- **Work to complete**: Copy each line of the entries that includes the word "without".

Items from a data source
## src/pdc_pkg.sv

```systemverilog
`default_nettype none
package pdc_pkg;
   localparam int unsigned PORT0_W  = 8;
   localparam int unsigned PORT1_W  = 7;
   localparam int unsigned PIN_W    = PORT0_W + PORT1_W;
   localparam int unsigned ADDR_W   = 8;
   localparam int unsigned DATA_W   = 32;

   // Register indices; the byte address on the bus is four times the index.
   localparam logic [ADDR_W-1:0] IDX_PORT0_DIR = 8'h08;
   localparam logic [ADDR_W-1:0] IDX_PORT1_DIR = 8'h09;
   localparam logic [ADDR_W-1:0] IDX_PORT0_OUT = 8'h0A;
   localparam logic [ADDR_W-1:0] IDX_PORT1_OUT = 8'h0B;
   localparam logic [ADDR_W-1:0] IDX_PIN_LEVEL = 8'h0C;
   localparam int unsigned       IDX_SHIFT     = 2;

   localparam logic [PORT0_W-1:0] PORT0_DIR_RST = 8'h00;
   localparam logic [PORT1_W-1:0] PORT1_DIR_RST = 7'h00;
   localparam logic [PORT0_W-1:0] PORT0_OUT_RST = 8'h00;
   localparam logic [PORT1_W-1:0] PORT1_OUT_RST = 7'h00;

   typedef struct packed {
      logic [PIN_W-1:0] drive;     // Level driven while enabled.
      logic [PIN_W-1:0] oe_n;      // Low while the pin is driven.
      logic [PIN_W-1:0] pullup_en; // Weak pull-up switched on.
   } pdc_pins_s;

   localparam pdc_pins_s PINS_RST = '{drive: 15'h0000, oe_n: 15'h7FFF, pullup_en: 15'h0000};
endpackage
`default_nettype wire

```

## src/pdc_port_dir.sv

```systemverilog
// Added by the designer: the Wishbone register port.
`default_nettype none
module pdc_port_dir (
   input  wire logic                        ref_clk,   // System clock, 10 MHz.
   input  wire logic                        nrst,      // Asynchronous reset, active low.
   input  wire logic                        wb_cyc_i,  // Wishbone cycle.
   input  wire logic                        wb_stb_i,  // Wishbone strobe.
   input  wire logic                        wb_we_i,   // Wishbone write enable.
   input  wire logic [pdc_pkg::ADDR_W-1:0]  wb_adr_i,  // Wishbone byte address.
   input  wire logic [3:0]                  wb_sel_i,  // Wishbone byte selects.
   input  wire logic [pdc_pkg::DATA_W-1:0]  wb_dat_i,  // Wishbone write data.
   output var  logic [pdc_pkg::DATA_W-1:0]  wb_dat_o,  // Wishbone read data.
   output var  logic                        wb_ack_o,  // Wishbone acknowledge.
   input  wire logic [pdc_pkg::PIN_W-1:0]   pin_in,    // Pin levels, port 1 above port 0.
   output var  pdc_pkg::pdc_pins_s          pins_o     // Pin drive, enable and pull-up.
);

   ////////////////////////////////////////////////////////////////////////////////
   // Register file.

   logic [pdc_pkg::PORT0_W-1:0] p0_dir_reg;
   logic [pdc_pkg::PORT0_W-1:0] p0_dir_next;
   logic [pdc_pkg::PORT1_W-1:0] p1_dir_reg;
   logic [pdc_pkg::PORT1_W-1:0] p1_dir_next;
   logic [pdc_pkg::PORT0_W-1:0] p0_out_reg;
   logic [pdc_pkg::PORT0_W-1:0] p0_out_next;
   logic [pdc_pkg::PORT1_W-1:0] p1_out_reg;
   logic [pdc_pkg::PORT1_W-1:0] p1_out_next;
   logic [pdc_pkg::PIN_W-1:0]   level_reg;
   logic [pdc_pkg::PIN_W-1:0]   level_next;
   logic [pdc_pkg::ADDR_W-1:0]  reg_idx;
   logic                        access;
   logic                        wr_lane0;

   assign reg_idx  = wb_adr_i >> pdc_pkg::IDX_SHIFT;
   assign access   = wb_cyc_i & wb_stb_i & ~wb_ack_o;
   // Only byte lane 0 carries write data (pin levels read back on lanes 0 and 1); a write without it changes nothing.
   assign wr_lane0 = access & wb_we_i & wb_sel_i[0];

   always_comb begin
      p0_dir_next = p0_dir_reg;
      p1_dir_next = p1_dir_reg;
      p0_out_next = p0_out_reg;
      p1_out_next = p1_out_reg;
      level_next  = pin_in;
      if (wr_lane0) begin
         case (reg_idx)
            pdc_pkg::IDX_PORT0_DIR: p0_dir_next = wb_dat_i[pdc_pkg::PORT0_W-1:0];
            pdc_pkg::IDX_PORT1_DIR: p1_dir_next = wb_dat_i[pdc_pkg::PORT1_W-1:0];
            pdc_pkg::IDX_PORT0_OUT: p0_out_next = wb_dat_i[pdc_pkg::PORT0_W-1:0];
            pdc_pkg::IDX_PORT1_OUT: p1_out_next = wb_dat_i[pdc_pkg::PORT1_W-1:0];
            default: begin
            end
         endcase
      end
   end

   always_ff @(posedge ref_clk or negedge nrst) begin
      if (!nrst) begin
         p0_dir_reg <= pdc_pkg::PORT0_DIR_RST;
         p1_dir_reg <= pdc_pkg::PORT1_DIR_RST;
         p0_out_reg <= pdc_pkg::PORT0_OUT_RST;
         p1_out_reg <= pdc_pkg::PORT1_OUT_RST;
         level_reg  <= '0;
      end else begin
         p0_dir_reg <= p0_dir_next;
         p1_dir_reg <= p1_dir_next;
         p0_out_reg <= p0_out_next;
         p1_out_reg <= p1_out_next;
         level_reg  <= level_next;
      end
   end

   ////////////////////////////////////////////////////////////////////////////////
   // Bus answer: every access, mapped or not, is acknowledged one cycle later.

   logic [pdc_pkg::DATA_W-1:0] rd_next;
   logic                       ack_next;

   always_comb begin
      ack_next = access;
      rd_next  = '0;
      if (access && !wb_we_i) begin
         case (reg_idx)
            pdc_pkg::IDX_PORT0_DIR: rd_next = {24'h00_0000, p0_dir_reg};
            // The reserved top bit is never stored, so it always reads zero.
            pdc_pkg::IDX_PORT1_DIR: rd_next = {25'h000_0000, p1_dir_reg};
            pdc_pkg::IDX_PORT0_OUT: rd_next = {24'h00_0000, p0_out_reg};
            pdc_pkg::IDX_PORT1_OUT: rd_next = {25'h000_0000, p1_out_reg};
            pdc_pkg::IDX_PIN_LEVEL: rd_next = {17'h0_0000, level_reg};
            default:                rd_next = '0;
         endcase
      end
   end

   always_ff @(posedge ref_clk or negedge nrst) begin
      if (!nrst) begin
         wb_ack_o <= 1'b0;
         wb_dat_o <= '0;
      end else begin
         wb_ack_o <= ack_next;
         wb_dat_o <= rd_next;
      end
   end

   ////////////////////////////////////////////////////////////////////////////////
   // Pin control, one slice per pin; registered so the pads see no decode glitches.

   logic [pdc_pkg::PIN_W-1:0] dir_all;
   logic [pdc_pkg::PIN_W-1:0] out_all;
   pdc_pkg::pdc_pins_s        pins_next;

   assign dir_all = {p1_dir_reg, p0_dir_reg};
   assign out_all = {p1_out_reg, p0_out_reg};

   for (genvar i = 0; i < pdc_pkg::PIN_W; i++) begin : g_pin
      // Each slice reads only its own direction bit.
      assign pins_next.drive[i]     = dir_all[i] & out_all[i];
      assign pins_next.oe_n[i]      = ~dir_all[i];
      assign pins_next.pullup_en[i] = ~dir_all[i] & out_all[i];
   end

   always_ff @(posedge ref_clk or negedge nrst) begin
      if (!nrst) begin
         pins_o <= pdc_pkg::PINS_RST;
      end else begin
         pins_o <= pins_next;
      end
   end

endmodule
`default_nettype wire

```

## config.mk

```make
export PLATFORM = sky130hd
export DESIGN_NAME = pdc_port_dir
export DESIGN_NICKNAME = d
export VERILOG_FILES = /design/src/pdc_pkg.sv /design/src/pdc_port_dir.sv
export SDC_FILE = /design/constraint.sdc
export NUM_CORES = 1
export LEC_CHECK = 0
export BUFFER_PORTS_ARGS = -buffer_cell sky130_fd_sc_hd__buf_2
export CELL_PAD_IN_SITES_DETAIL_PLACEMENT = 1
export CELL_PAD_IN_SITES_GLOBAL_PLACEMENT = 2
export CORE_MARGIN = 3
export CORE_UTILIZATION = 23
export DETAILED_ROUTE_END_ITERATION = 10
export MAX_ROUTING_LAYER = met4
export PLACE_DENSITY_LB_ADDON = 0.3
export SLEW_MARGIN = 20
export SYNTH_ARGS = -nofsm -noshare
export SYNTH_HDL_FRONTEND = slang
export SYNTH_SLANG_ARGS = --single-unit
```

## constraint.sdc

```tcl
create_clock -name ref_clk -period 4.79 [get_ports ref_clk]
set_input_delay 0.479 -clock ref_clk [delete_from_list [all_inputs] [get_ports ref_clk]]
set_output_delay 0.479 -clock ref_clk [all_outputs]
set_load 0.005 [all_outputs]
```

==> results.yml, run 1 <==
global_route:
  antenna_found_initial: 2
  vias_in_the_first_global_route: 2489
  grtUsageTotal: 0.111
  overflow: 0
  grt_max_degree: 71
  grt_first_pass_wirelength_mm: 14.4
outcome:
  failing_step: "5_2_route"
  run_status: "stopped before the end"
  tool.error: "[ERROR DRT-0255] Maze Route cannot find path of net ref_clk in worker of routeBox ( 96600 0 ) ( 135880 48300 )."
clock_tree:
  hold_buffers: 0
  htreeDepth: 3
  post-cts-setup-buffer-count: 0
  post_cts_gate_resize_count: 0
  cts_buffers: 9
  clock_tree.root_cell: "clkbuf_16"
  cts_max_path_buffers: 2
  cts.sinks: 106
placement:
  pre_cts_slack_ns: 1.89
  dp.final_hpwl_mm: 6.63
  placer_congestion_estimate: 0.719
  portBuffers: 95
  placed_cell_area_um2: 4550
logic_synthesis:
  library_cell_with_the_highest_instance_count_after_synthesis: "dfrtp_1"
  netlist.top_cell.by_area: "dfrtp_1"
  netlist_top_cells_count: "91 x dfrtp_1, 29 x mux2_2, 22 x and2_1, 17 x buf_4, 17 x nor2b_1"
  ys_warn_count: 0
  synth_async_reset_ratio: 1.00
  ys_top_cells_by_area: "dfrtp_1 59%, dfstp_2 10%, mux2_2 8.4%"
  synth_top_flop_cell: "dfrtp_1"
  synth_area_um2: 3880
  synth_edf_count: 0
  yosys_register_bits: 106
  yosysUniqueCellTypes: 29
  synth_sequential_area_ratio: 0.688
  synthDominantCellAreaShare: 0.587
  synthesis.instances: 281
  postSynthAreaPerCell_um2: 13.8
floorplanning:
  die_width_um: 136
  num_rows: 46
  die_h_um: 136
  floorplan.initialDensity: 0.240
  num_io_pins: 142
## metal layers
layer	GRT usage
met4	0.0538
met5	-
met2	0.166
met1	0.136
met3	0.0344
## stage by stage
step,std cells,util,hold WS [ns]
2_1_floorplan,297,-,0.183
4_1_cts,601,0.299,0.215
3_3_place_gp,585,0.282,0.430
3_5_place_dp,585,0.282,0.436
5_1_grt,603,0.299,0.217
## cells by family after synthesis
group / count (synthesis) / synth area share
DFF: 106 / 0.688
and+or+nand+nor: 72 / 0.116
AOI/OAI and AO/OA: 31 / 0.0516
buffers and inverters: 41 / 0.0564
muxes: 30 / 0.0867
other: 1 / 0.000967
==> run 2: changes to the inputs <==
Settings changed: CELL_PAD_IN_SITES_DETAIL_PLACEMENT 1 to not set, CELL_PAD_IN_SITES_GLOBAL_PLACEMENT 2 to not set, CORE_UTILIZATION 23 to 20, MAX_ROUTING_LAYER met4 to not set, PLACE_DENSITY_LB_ADDON 0.3 to 0.15.
==> run 2 against run 1 <==
Compared with the run above: the flow now finishes without violations; area after synthesis unchanged; synthesized cell count unchanged; global-route usage decreased by 1.2 points.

- **Written reply**:
   // Only byte lane 0 carries write data (pin levels read back on lanes 0 and 1); a write without it changes nothing.
Compared with the run above: the flow now finishes without violations; area after synthesis unchanged; synthesized cell count unchanged; global-route usage decreased by 1.2 points.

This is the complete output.